Confusion of registers: Kevin Rudd in the studio for The Killing Season.

As an elegiac piano-and-cello duet plays us into The Killing Season, the ABC’s account of Labor’s Rudd–Gillard years, a crow is silhouetted on a bare, wintry branch against a foreboding sky. Resonances of Edgar Allan Poe and Hitchcock set the mood: a blend of melancholy fatalism and psychological ferocity. Then comes a still image of two figures seated on a bench at the far end of a corridor, backlit by a massive window.

There is something fateful about corridors and those who walk down them, and the title sequence continues with a succession of such images, releasing the figures from stillness into motion. Colour leaks in as the camera gets closer to the faces. Rudd. Gillard. A shot of her giving him a kiss on the cheek; a Judas kiss. Gillard’s red hair flares as flames explode on the right of the screen. Kevin Rudd’s eyes appear in extreme close-up, as if we are about to find out exactly what lies behind them.

Episode 2 of the ABC’s three-part series opens with Rudd being prepared for the cameras. He adjusts his position and closes his eyes for a second as if composing himself, but it’s a hard, set expression that faces the interviewer. Clearly he’s beyond any attempt at charm.

“Are you enjoying the experience of doing these interviews?” asks Sarah Ferguson.

“Not particularly,” is the clipped response.

He doesn’t need to say it and she doesn’t need to ask. Every muscle in his face signals acute discomfort. But she presses the question: “Why not?”

Ferguson is fast gaining a reputation as Australia’s most effective political interviewer, and one of her tactics is to force every issue into the realms of the explicit. As drama, its effectiveness is unquestionable: the result is utterly compelling. But in this case a boundary is being crossed. It’s not just that Rudd’s discomfort communicates. He’s not exactly squirming before the cameras – he’s too solid a presence, in every sense – but he is visibly suffering, and doing so with a kind of stoic honesty. “I’m a human being,” he says, and reminds her it’s something they have in common.

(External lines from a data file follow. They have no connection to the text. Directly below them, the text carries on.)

==> config.mk <==
export PLATFORM = sky130hd
export DESIGN_NAME = fspc_top
export DESIGN_NICKNAME = d
export VERILOG_FILES = /design/src/fspc_pkg.sv /design/src/fspc_region_decode.sv /design/src/fspc_axil_slave.sv /design/src/fspc_top.sv
export SDC_FILE = /design/constraint.sdc
export NUM_CORES = 1
export LEC_CHECK = 0
export BUFFER_PORTS_ARGS = -buffer_cell sky130_fd_sc_hd__buf_4
export CAP_MARGIN = 20
export CORE_UTILIZATION = 44
export DETAILED_ROUTE_END_ITERATION = 8
export PLACE_DENSITY = 0.87
export SYNTH_ARGS = -nofsm -noshare
export SYNTH_HDL_FRONTEND = slang
export SYNTH_SLANG_ARGS = --single-unit
==> constraint.sdc <==
create_clock -name aclk -period 2.8 [get_ports aclk]
set_input_delay 0.56 -clock aclk [delete_from_list [all_inputs] [get_ports aclk]]
set_output_delay 0.56 -clock aclk [all_outputs]
set_load 0.02 [all_outputs]
==> src/fspc_pkg.sv <==
// Package for the flash self-program section control: constants, types, register map
package fspc_pkg;

	// =====================================================================
	// Flash geometry
	localparam int FSPC_ADDR_W      = 14;
	localparam int FSPC_PAGE_W      = 6;
	localparam int FSPC_FLASH_WORDS = 16384;
	localparam int FSPC_HALT_START  = 12288;
	localparam int FSPC_BOOT_SIZE0  = 4096;
	localparam int FSPC_BOOT_SIZE1  = 2048;
	localparam int FSPC_BOOT_SIZE2  = 1024;
	localparam int FSPC_BOOT_SIZE3  = 512;

	// =====================================================================
	// Register map, byte offsets
	localparam logic [11:0] FSPC_CTRL_OFS   = 12'h000;
	localparam logic [11:0] FSPC_STATUS_OFS = 12'h004;
	localparam logic [11:0] FSPC_LOCK_OFS   = 12'h008;
	localparam logic [11:0] FSPC_PAGE_OFS   = 12'h00C;

	// Field positions
	localparam int FSPC_CTRL_CLR_BUSY = 0;
	localparam int FSPC_CTRL_CLR_REF  = 1;
	localparam int FSPC_ST_BUSY       = 0;
	localparam int FSPC_ST_ACTIVE     = 1;
	localparam int FSPC_ST_STALL      = 2;
	localparam int FSPC_ST_REFUSED    = 3;
	localparam int FSPC_ST_FUSE       = 4;
	localparam int FSPC_LK_APP_NOWR   = 0;
	localparam int FSPC_LK_APP_NORD   = 1;
	localparam int FSPC_LK_BOOT_NOWR  = 2;
	localparam int FSPC_LK_BOOT_NORD  = 3;

	// Reset values and response codes
	localparam logic [3:0]  FSPC_LOCK_RST = 4'h0;
	localparam logic [1:0]  FSPC_FUSE_RST = 2'h0;
	localparam logic [31:0] FSPC_ZERO32   = 32'h0000_0000;
	localparam logic [1:0]  FSPC_RESP_OK  = 2'h0;
	localparam logic [1:0]  FSPC_RESP_ERR = 2'h2;

	// =====================================================================
	// Store instruction operations and the command carrier
	typedef enum logic [1:0] {FSPC_OP_ERASE, FSPC_OP_WRITE, FSPC_OP_LOCK, FSPC_OP_RWW_CLR} fspc_op_t;

	typedef struct packed {
		fspc_op_t                 op;
		logic [FSPC_ADDR_W-1:0]   pc;
		logic [FSPC_ADDR_W-1:0]   z;
		logic [3:0]               lock_val;
	} fspc_spm_cmd_t;

endpackage

==> src/fspc_region_decode.sv <==
// Address classifier: boot part versus application part, halting versus read-while-write
`timescale 1ns/10ps
module fspc_region_decode
	import fspc_pkg::*;
#(
	parameter int FLASH_WORDS = FSPC_FLASH_WORDS,
	parameter int HALT_START  = FSPC_HALT_START,
	parameter int BOOT_SIZE0  = FSPC_BOOT_SIZE0,
	parameter int BOOT_SIZE1  = FSPC_BOOT_SIZE1,
	parameter int BOOT_SIZE2  = FSPC_BOOT_SIZE2,
	parameter int BOOT_SIZE3  = FSPC_BOOT_SIZE3
)
(
	input  wire logic [FSPC_ADDR_W-1:0] addr,
	input  wire logic [1:0]             fuses,
	output logic                        in_boot,
	output logic                        in_halt
);

	// =====================================================================
	// Boundaries, one bit wider so the top of flash compares cleanly
	localparam logic [FSPC_ADDR_W:0] HALT_B  = (FSPC_ADDR_W+1)'(HALT_START);
	localparam logic [FSPC_ADDR_W:0] BOOT_B0 = (FSPC_ADDR_W+1)'(FLASH_WORDS - BOOT_SIZE0);
	localparam logic [FSPC_ADDR_W:0] BOOT_B1 = (FSPC_ADDR_W+1)'(FLASH_WORDS - BOOT_SIZE1);
	localparam logic [FSPC_ADDR_W:0] BOOT_B2 = (FSPC_ADDR_W+1)'(FLASH_WORDS - BOOT_SIZE2);
	localparam logic [FSPC_ADDR_W:0] BOOT_B3 = (FSPC_ADDR_W+1)'(FLASH_WORDS - BOOT_SIZE3);

	logic [FSPC_ADDR_W:0] boot_start;
	logic [FSPC_ADDR_W:0] addr_x;

	// Fuse-chosen split; fixed split needs no fuse; every boot start sits at or above the halt start
	always_comb
	begin
		unique case (fuses)
			2'h0:    boot_start = BOOT_B0;
			2'h1:    boot_start = BOOT_B1;
			2'h2:    boot_start = BOOT_B2;
			default: boot_start = BOOT_B3;
		endcase
	end

	assign addr_x  = {1'b0, addr};
	assign in_boot = (addr_x >= boot_start);
	assign in_halt = (addr_x >= HALT_B);

endmodule

==> src/fspc_axil_slave.sv <==
// AXI4-Lite slave front end: handshakes, write strobe and read capture
`timescale 1ns/10ps
module fspc_axil_slave
	import fspc_pkg::*;
(
	input  wire logic        aclk,
	input  wire logic        aresetn,
	input  wire logic [11:0] awaddr,
	input  wire logic        awvalid,
	output logic             awready,
	input  wire logic [31:0] wdata,
	input  wire logic [3:0]  wstrb,
	input  wire logic        wvalid,
	output logic             wready,
	output logic [1:0]       bresp,
	output logic             bvalid,
	input  wire logic        bready,
	input  wire logic [11:0] araddr,
	input  wire logic        arvalid,
	output logic             arready,
	output logic [31:0]      rdata,
	output logic [1:0]       rresp,
	output logic             rvalid,
	input  wire logic        rready,
	output logic             wr_en,
	output logic [11:0]      wr_addr,
	output logic [31:0]      wr_data,
	output logic [3:0]       wr_strb,
	input  wire logic        wr_err,
	input  wire logic [31:0] rd_data,
	input  wire logic        rd_err
);

	logic aw_got_r;
	logic w_got_r;

	// =====================================================================
	// Write side: address and data in either order, then one response
	assign wr_en = aw_got_r & w_got_r & ~bvalid;

	always_ff @(posedge aclk)
	begin
		if (!aresetn)
		begin
			aw_got_r <= 1'b0;
			w_got_r  <= 1'b0;
			awready  <= 1'b1;
			wready   <= 1'b1;
			bvalid   <= 1'b0;
			bresp    <= FSPC_RESP_OK;
			wr_addr  <= 12'h000;
			wr_data  <= FSPC_ZERO32;
			wr_strb  <= 4'h0;
		end
		else
		begin
			if (awvalid && awready)
			begin
				aw_got_r <= 1'b1;
				awready  <= 1'b0;
				wr_addr  <= awaddr;
			end
			if (wvalid && wready)
			begin
				w_got_r <= 1'b1;
				wready  <= 1'b0;
				wr_data <= wdata;
				wr_strb <= wstrb;
			end
			if (wr_en)
			begin
				aw_got_r <= 1'b0;
				w_got_r  <= 1'b0;
				bvalid   <= 1'b1;
				bresp    <= wr_err ? FSPC_RESP_ERR : FSPC_RESP_OK;
			end
			// Ready again only once the response is gone: one write at a time
			if (bvalid && bready)
			begin
				bvalid  <= 1'b0;
				awready <= 1'b1;
				wready  <= 1'b1;
			end
		end
	end

	// =====================================================================
	// Read side: data captured on the address handshake
	always_ff @(posedge aclk)
	begin
		if (!aresetn)
		begin
			arready <= 1'b1;
			rvalid  <= 1'b0;
			rdata   <= FSPC_ZERO32;
			rresp   <= FSPC_RESP_OK;
		end
		else if (arvalid && arready)
		begin
			arready <= 1'b0;
			rvalid  <= 1'b1;
			rdata   <= rd_data;
			rresp   <= rd_err ? FSPC_RESP_ERR : FSPC_RESP_OK;
		end
		else if (rvalid && rready)
		begin
			rvalid  <= 1'b0;
			arready <= 1'b1;
		end
	end

endmodule

==> src/fspc_top.sv <==
// Flash self-program section control: protection, region split, stall and busy flag
//
// The AXI4-Lite register port and the address map were decided locally.
`timescale 1ns/10ps
module fspc_top
	import fspc_pkg::*;
#(
	parameter int FLASH_WORDS = FSPC_FLASH_WORDS,
	parameter int HALT_START  = FSPC_HALT_START,
	parameter int BOOT_SIZE0  = FSPC_BOOT_SIZE0,
	parameter int BOOT_SIZE1  = FSPC_BOOT_SIZE1,
	parameter int BOOT_SIZE2  = FSPC_BOOT_SIZE2,
	parameter int BOOT_SIZE3  = FSPC_BOOT_SIZE3
)
(
	input  wire logic                          aclk,
	input  wire logic                          aresetn,
	input  wire logic [11:0]                   awaddr,
	input  wire logic                          awvalid,
	output logic                               awready,
	input  wire logic [31:0]                   wdata,
	input  wire logic [3:0]                    wstrb,
	input  wire logic                          wvalid,
	output logic                               wready,
	output logic [1:0]                         bresp,
	output logic                               bvalid,
	input  wire logic                          bready,
	input  wire logic [11:0]                   araddr,
	input  wire logic                          arvalid,
	output logic                               arready,
	output logic [31:0]                        rdata,
	output logic [1:0]                         rresp,
	output logic                               rvalid,
	input  wire logic                          rready,
	input  wire logic [1:0]                    boot_size_fuses,
	input  wire logic                          chip_erase,
	input  wire logic                          spm_req,
	input  wire fspc_spm_cmd_t                 spm_cmd,
	input  wire logic                          fetch_req,
	input  wire logic [FSPC_ADDR_W-1:0]        fetch_addr,
	input  wire logic                          flash_done,
	output logic                               core_stall_r,
	output logic                               fetch_invalid_r,
	output logic                               flash_start_r,
	output fspc_op_t                           flash_op_r,
	output logic [FSPC_ADDR_W-FSPC_PAGE_W-1:0] flash_page_r,
	output logic [3:0]                         lock_bits_r
);

	typedef enum logic [1:0] {FSPC_IDLE, FSPC_RUN_RWW, FSPC_RUN_HALT} fspc_state_t;

	fspc_state_t        state_r;
	logic [1:0]         fuse_s1_r;
	logic [1:0]         fuse_s2_r;
	logic [1:0]         fuse_s3_r;
	logic [1:0]         fuse_r;
	logic               busy_r;
	logic               refused_r;
	logic               pc_boot;
	logic               pc_halt;
	logic               tgt_boot;
	logic               tgt_halt;
	logic               fet_boot;
	logic               fet_halt;
	logic               prog_req;
	logic               prog_ok;
	logic               lock_req;
	logic               sw_clr_busy;
	logic               sw_clr_ref;
	logic               core_clr_busy;
	logic               wr_en;
	logic [11:0]        wr_addr;
	logic [31:0]        wr_data;
	logic [3:0]         wr_strb;
	logic               wr_err;
	logic [31:0]        rd_data;
	logic               rd_err;

	// =====================================================================
	// Bus front end
	fspc_axil_slave u_bus (
		.aclk    (aclk),
		.aresetn (aresetn),
		.awaddr  (awaddr),
		.awvalid (awvalid),
		.awready (awready),
		.wdata   (wdata),
		.wstrb   (wstrb),
		.wvalid  (wvalid),
		.wready  (wready),
		.bresp   (bresp),
		.bvalid  (bvalid),
		.bready  (bready),
		.araddr  (araddr),
		.arvalid (arvalid),
		.arready (arready),
		.rdata   (rdata),
		.rresp   (rresp),
		.rvalid  (rvalid),
		.rready  (rready),
		.wr_en   (wr_en),
		.wr_addr (wr_addr),
		.wr_data (wr_data),
		.wr_strb (wr_strb),
		.wr_err  (wr_err),
		.rd_data (rd_data),
		.rd_err  (rd_err)
	);

	// =====================================================================
	// Fuse pins: three stages, a change counts once stages two and three agree
	always_ff @(posedge aclk)
	begin
		if (!aresetn)
		begin
			fuse_s1_r <= FSPC_FUSE_RST;
			fuse_s2_r <= FSPC_FUSE_RST;
			fuse_s3_r <= FSPC_FUSE_RST;
			fuse_r    <= FSPC_FUSE_RST;
		end
		else
		begin
			fuse_s1_r <= boot_size_fuses;
			fuse_s2_r <= fuse_s1_r;
			fuse_s3_r <= fuse_s2_r;
			if (fuse_s2_r == fuse_s3_r)
				fuse_r <= fuse_s3_r;
		end
	end

	// =====================================================================
	// Region classification of executing, target and fetch addresses
	fspc_region_decode #(.FLASH_WORDS(FLASH_WORDS), .HALT_START(HALT_START), .BOOT_SIZE0(BOOT_SIZE0),
		.BOOT_SIZE1(BOOT_SIZE1), .BOOT_SIZE2(BOOT_SIZE2), .BOOT_SIZE3(BOOT_SIZE3)) u_pc (
		.addr    (spm_cmd.pc),
		.fuses   (fuse_r),
		.in_boot (pc_boot),
		.in_halt (pc_halt)
	);

	fspc_region_decode #(.FLASH_WORDS(FLASH_WORDS), .HALT_START(HALT_START), .BOOT_SIZE0(BOOT_SIZE0),
		.BOOT_SIZE1(BOOT_SIZE1), .BOOT_SIZE2(BOOT_SIZE2), .BOOT_SIZE3(BOOT_SIZE3)) u_tgt (
		.addr    (spm_cmd.z),
		.fuses   (fuse_r),
		.in_boot (tgt_boot),
		.in_halt (tgt_halt)
	);

	fspc_region_decode #(.FLASH_WORDS(FLASH_WORDS), .HALT_START(HALT_START), .BOOT_SIZE0(BOOT_SIZE0),
		.BOOT_SIZE1(BOOT_SIZE1), .BOOT_SIZE2(BOOT_SIZE2), .BOOT_SIZE3(BOOT_SIZE3)) u_fet (
		.addr    (fetch_addr),
		.fuses   (fuse_r),
		.in_boot (fet_boot),
		.in_halt (fet_halt)
	);

	// =====================================================================
	// Store instruction qualification
	assign prog_req = spm_req && (state_r == FSPC_IDLE)
		&& ((spm_cmd.op == FSPC_OP_ERASE) || (spm_cmd.op == FSPC_OP_WRITE));
	// Only boot-part code may program, anywhere, unless that part's lock forbids
	assign prog_ok  = prog_req && pc_boot
		&& !(tgt_boot && lock_bits_r[FSPC_LK_BOOT_NOWR])
		&& !(!tgt_boot && lock_bits_r[FSPC_LK_APP_NOWR]);
	assign lock_req      = spm_req && pc_boot && (spm_cmd.op == FSPC_OP_LOCK);
	assign core_clr_busy = spm_req && pc_boot && (spm_cmd.op == FSPC_OP_RWW_CLR);

	// Software clears; the busy clear is ignored while the operation still runs, the refused clear is not
	assign sw_clr_busy = wr_en && (wr_addr == FSPC_CTRL_OFS) && wr_strb[0] && wr_data[FSPC_CTRL_CLR_BUSY];
	assign sw_clr_ref  = wr_en && (wr_addr == FSPC_CTRL_OFS) && wr_strb[0] && wr_data[FSPC_CTRL_CLR_REF];

	// =====================================================================
	// Operation sequencer; stall decided by the target page's region
	always_ff @(posedge aclk)
	begin
		if (!aresetn)
		begin
			state_r       <= FSPC_IDLE;
			core_stall_r  <= 1'b0;
			flash_start_r <= 1'b0;
			flash_op_r    <= FSPC_OP_ERASE;
			flash_page_r  <= '0;
		end
		else
		begin
			flash_start_r <= prog_ok;
			unique case (state_r)
				FSPC_IDLE:
					if (prog_ok)
					begin
						flash_op_r   <= spm_cmd.op;
						flash_page_r <= spm_cmd.z[FSPC_ADDR_W-1:FSPC_PAGE_W];
						state_r      <= tgt_halt ? FSPC_RUN_HALT : FSPC_RUN_RWW;
						core_stall_r <= tgt_halt;
					end
				FSPC_RUN_RWW, FSPC_RUN_HALT:
					if (flash_done)
					begin
						state_r      <= FSPC_IDLE;
						core_stall_r <= 1'b0;
					end
			endcase
		end
	end

	// =====================================================================
	// Busy flag: set on a read-while-write start, set beats a same-cycle clear
	always_ff @(posedge aclk)
	begin
		if (!aresetn)
			busy_r <= 1'b0;
		else if (prog_ok && !tgt_halt)
			busy_r <= 1'b1;
		else if ((sw_clr_busy || core_clr_busy) && (state_r == FSPC_IDLE))
			busy_r <= 1'b0;
	end

	// Refused store requests are remembered for software
	always_ff @(posedge aclk)
	begin
		if (!aresetn)
			refused_r <= 1'b0;
		else if ((spm_req && !pc_boot) || (prog_req && !prog_ok) || (spm_req && state_r != FSPC_IDLE))
			refused_r <= 1'b1;
		else if (sw_clr_ref)
			refused_r <= 1'b0;
	end

	// =====================================================================
	// Protection bits: software sets, only chip erase or reset clears
	always_ff @(posedge aclk)
	begin
		if (!aresetn)
			lock_bits_r <= FSPC_LOCK_RST;
		else if (lock_req)
			lock_bits_r <= lock_bits_r | spm_cmd.lock_val;
		else if (wr_en && (wr_addr == FSPC_LOCK_OFS) && wr_strb[0])
			lock_bits_r <= lock_bits_r | wr_data[3:0];
		else if (chip_erase)
			lock_bits_r <= FSPC_LOCK_RST;
	end

	// =====================================================================
	// Fetches from the blocked region return garbage; flag them to the core
	always_ff @(posedge aclk)
	begin
		if (!aresetn)
			fetch_invalid_r <= 1'b0;
		else
			fetch_invalid_r <= fetch_req && !fet_halt && busy_r;
	end

	// =====================================================================
	// Register read mux and error decode
	always_comb
	begin
		rd_data = FSPC_ZERO32;
		rd_err  = 1'b0;
		unique case (araddr)
			FSPC_CTRL_OFS: rd_data = FSPC_ZERO32;
			FSPC_STATUS_OFS:
			begin
				rd_data[FSPC_ST_BUSY]                  = busy_r;
				rd_data[FSPC_ST_ACTIVE]                = (state_r != FSPC_IDLE);
				rd_data[FSPC_ST_STALL]                 = core_stall_r;
				rd_data[FSPC_ST_REFUSED]               = refused_r;
				rd_data[FSPC_ST_FUSE+1:FSPC_ST_FUSE]   = fuse_r;
			end
			FSPC_LOCK_OFS: rd_data[3:0] = lock_bits_r;
			FSPC_PAGE_OFS: rd_data[FSPC_ADDR_W-FSPC_PAGE_W-1:0] = flash_page_r;
			default:       rd_err = 1'b1;
		endcase
	end

	// Status and page are read-only; writes there and elsewhere are refused
	assign wr_err = !((wr_addr == FSPC_CTRL_OFS) || (wr_addr == FSPC_LOCK_OFS));
endmodule

# --- Yosys cells after proc, flatten, opt, wreduce, memory -nomap -nowiden ---
# Cells that the tools add are included.
word_totals:
  ff_bits: 65
  output_inout_bits: 58
  input_bits: 121
classes:
  eq_ne: 14
  muxes: 24
  n_reduce_logical: 56
  n_lt_le_gt_ge: 4
  bitwise_logic: 6
op_table:
  columns: ["op", "n"]
  rows:
  - ["$eq 12x4->1 const B", 3]
  - ["$pmux 12 s3", 1]
  - ["$ge 14x14->1 const B", 2]
  - ["$logic_and 1x1->1", 28]
  - ["$logic_not 12->1", 2]
  - ["$ge 14x15->1", 1]
  - ["$ge 14x14->1", 1]
  - ["$eq 12x3->1 const B", 1]
  - ["$mux 2", 6]
  - ["$mux 4", 3]
  - ["$pmux 4 s3", 1]
  - ["$mux 1", 10]
  - ["$eq 2x2->1 const B", 4]
  - ["$or 4x4->4", 2]
  - ["$pmux 2 s2", 2]
  - ["$reduce_bool 2->1", 4]
  - ["$logic_not 1->1", 7]
  - ["$eq 2x1->1 const B", 3]
  - ["$logic_not 2->1", 3]
  - ["$reduce_or 2->1", 3]
  - ["$logic_or 1x1->1", 5]
  - ["$ne 2x2->1 const B", 2]
  - ["$reduce_and 2->1", 2]
  - ["$reduce_or 4->1", 1]
  - ["other kinds (5)", 7]

# --- Depth between registers and ports, before layout ---
logic_depth:
  ltp_word: 12
  depth_mapped: 8
  ltp_nobuf: 7

# --- Modules after synthesis ---
# Synthesis repeated with hierarchy kept, for this count alone.
unflattened:
  hier_cells: 592
  area_unflattened_um2: 5226.3
modules_own_cells:
  columns: ["mod", "seq_area_each_um2", "area_per_inst_um2", "cells_per_inst", "instances"]
  rows:
  - ["fspc_axil_slave", 1781.7, 3484.6, 387, 1]
  - ["fspc_top", 560.5, 1377.6, 154, 1]
  - ["fspc_region_decode", 0.0, 121.4, 17, 3]

# --- Least setup slack after synthesis ---
# No wires, ideal clock.
synth_path:
  path_kind: "input port to flip-flop"
  from: "input spm_cmd[28] in the netlist's numbering"
  to: "register flash_page_r[6]"
  setup_slack_ns: 0.437
  t_required_ns: 2.730
  arrival_ns: 2.293
  setup_time_ns: 0.070
  cell_stages: 7
  cell_sequence: "ha_1 -> and3b_1 -> and4_1 -> o31ai_1 -> clkbuf_1 -> o31ai_1 -> a21oi_1"
synth_between:
  elab_chain_cells: 5
synth_rtl:
  columns: ["element", "line", "source"]
  rows:
  - ["from (decl)", "fspc_top.sv:38", "input wire fspc_spm_cmd_t spm_cmd,"]
  - ["$ge 14x15->1", "fspc_region_decode.sv:43", "assign in_boot = (addr_x >= boot_start);"]
  - ["$logic_and 1x1->1", "fspc_top.sv:162", "assign prog_ok = prog_req && pc_boot"]
  - ["$logic_and 1x1->1", "fspc_top.sv:163", "&& !(tgt_boot && lock_bits_r[FSPC_LK_BOOT_NOWR])"]
  - ["$logic_and 1x1->1", "fspc_top.sv:164", "&& !(!tgt_boot && lock_bits_r[FSPC_LK_APP_NOWR]);"]
  - ["$reduce_and 2->1 (no line)", null, null]
  - ["to (signal assigned)", "fspc_top.sv:192", "flash_page_r <= spm_cmd.z[FSPC_ADDR_W-1:FSPC_PAGE_W];"]
  - ["to (decl)", "fspc_top.sv:46", "output logic [FSPC_ADDR_W-FSPC_PAGE_W-1:0] flash_page_r,"]
# No other way between the ends.
# A chain may end at the register's enable or synchronous reset.

# --- Worst setup path after layout ---
layout_path:
  from: "register fuse_r[0]"
  to: "register flash_page_r[3]"
layout_between:
  elab_chain_cells: 8
  elab_cells_between_ends: 15
  cone_classes: "order compare: 2; eq/ne: 2; mux: 1; reduce/logical: 10"
layout_rtl:
  columns: ["element", "line", "source"]
  rows:
  - ["from (decl)", "fspc_top.sv:56", "logic [1:0] fuse_r;"]
  - ["from (signal assigned)", "fspc_top.sv:127", "fuse_r <= fuse_s3_r;"]
  - ["$eq 2x2->1, or another cell as far along", null, null]
  - ["$pmux 12 s3 (*)", "fspc_region_decode.sv:34", "unique case (fuses)"]
  - ["$ge 14x14->1", "fspc_region_decode.sv:43", null]
  - ["$logic_and 1x1->1 / $logic_not 1->1 (equally long branches)", "fspc_top.sv:163, fspc_top.sv:164", null]
  - ["$logic_not 1->1 / $logic_and 1x1->1 (equally long branches)", "fspc_top.sv:163, fspc_top.sv:164", null]
  - ["$logic_and 1x1->1 / $logic_not 1->1 (equally long branches)", "fspc_top.sv:163, fspc_top.sv:164", null]
  - ["$logic_and 1x1->1 (*)", "fspc_top.sv:164", null]
  - ["$reduce_and 2->1 (no line) (*)", null, null]
# Mark *: on every way between the ends. The rest lies on a longest branch, timed or not.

Suddenly we have gone from the poetic symbolism of the opening titles to a confronting level of naturalism. The mythic register has become confused with that of contemporary political reality. This is too recent a past to be mythologised – it is not even history yet, and in prematurely treating it as such, critical distance is being manufactured. However intrusively the camera probes Kevin Rudd’s eyes for the truths hidden from public knowledge, we can’t see through his skull, and that kind of intrusiveness raises questions about what it is our business to see. Even a former prime minister has some right to psychological privacy.

The confusion of registers may be an issue in this brilliant series but it highlights a more general phenomenon in the way political events are portrayed in the media. Politicians are portrayed as cartoon caricatures engaged in extreme forms of behaviour, or characters in a melodrama working their way through a storyline. As the storylines are usually deficient in credibility and substance, political reporters need a regular supply of crises to spike their trade.

There’s much to praise about The Killing Season. Executive producer Sue Spencer (also responsible for Labor in Power and The Howard Years) knows exactly how to pitch these documentaries, luring the viewer in with a promise of melodrama, deepening the lines of concentration by picking out the critical details, and then steering into turning points with unfaltering precision. She’s well teamed with Sarah Ferguson, whose streamlined presence never distracts from her subject. Although Ferguson displayed the killer instinct as a political interrogator during her recent term on 7.30, here she plays a very quiet game. The voice is low and even in tone, and the script is spare, but the quicksilver intelligence leaves no nuance unregistered.

Episode 1 begins in the winter of 2006, in a cab driving towards Parliament House with the radio news announcing a challenge to Beazley. It’s the last sitting week of parliament, known by insiders as “the killing week” because it is the prime opportunity for leadership challenges – those contests that journalists can describe only using the language of violent assassination. Leaders are wounded, or fatally stabbed. There’s blood everywhere – on the floor, on the knives, on the hands of the conspirators. Rudd becomes Julius Caesar; Gillard is Lady Macbeth.

If we are turning the lens of psychoanalysis onto those involved in this mix-and-match tragedy, perhaps we should also apply it to ourselves. Why do we so readily respond to metaphors of bloodshed? One answer is that we all know the killing isn’t real. Our leading politicians are our leading actors, and when they’ve played out their roles they are no more dead than the actors in Game of Thrones.

“It’s a very, very sobering and lonely walk down the corridor,” Rudd says, reflecting on his final approach to Beazley’s office. “You almost wish it could be a little longer than it is… Kim had this marvellous PA sitting at the desk. She had tears streaming down her face, because she’d been in politics a long time, and she knew what this meant.”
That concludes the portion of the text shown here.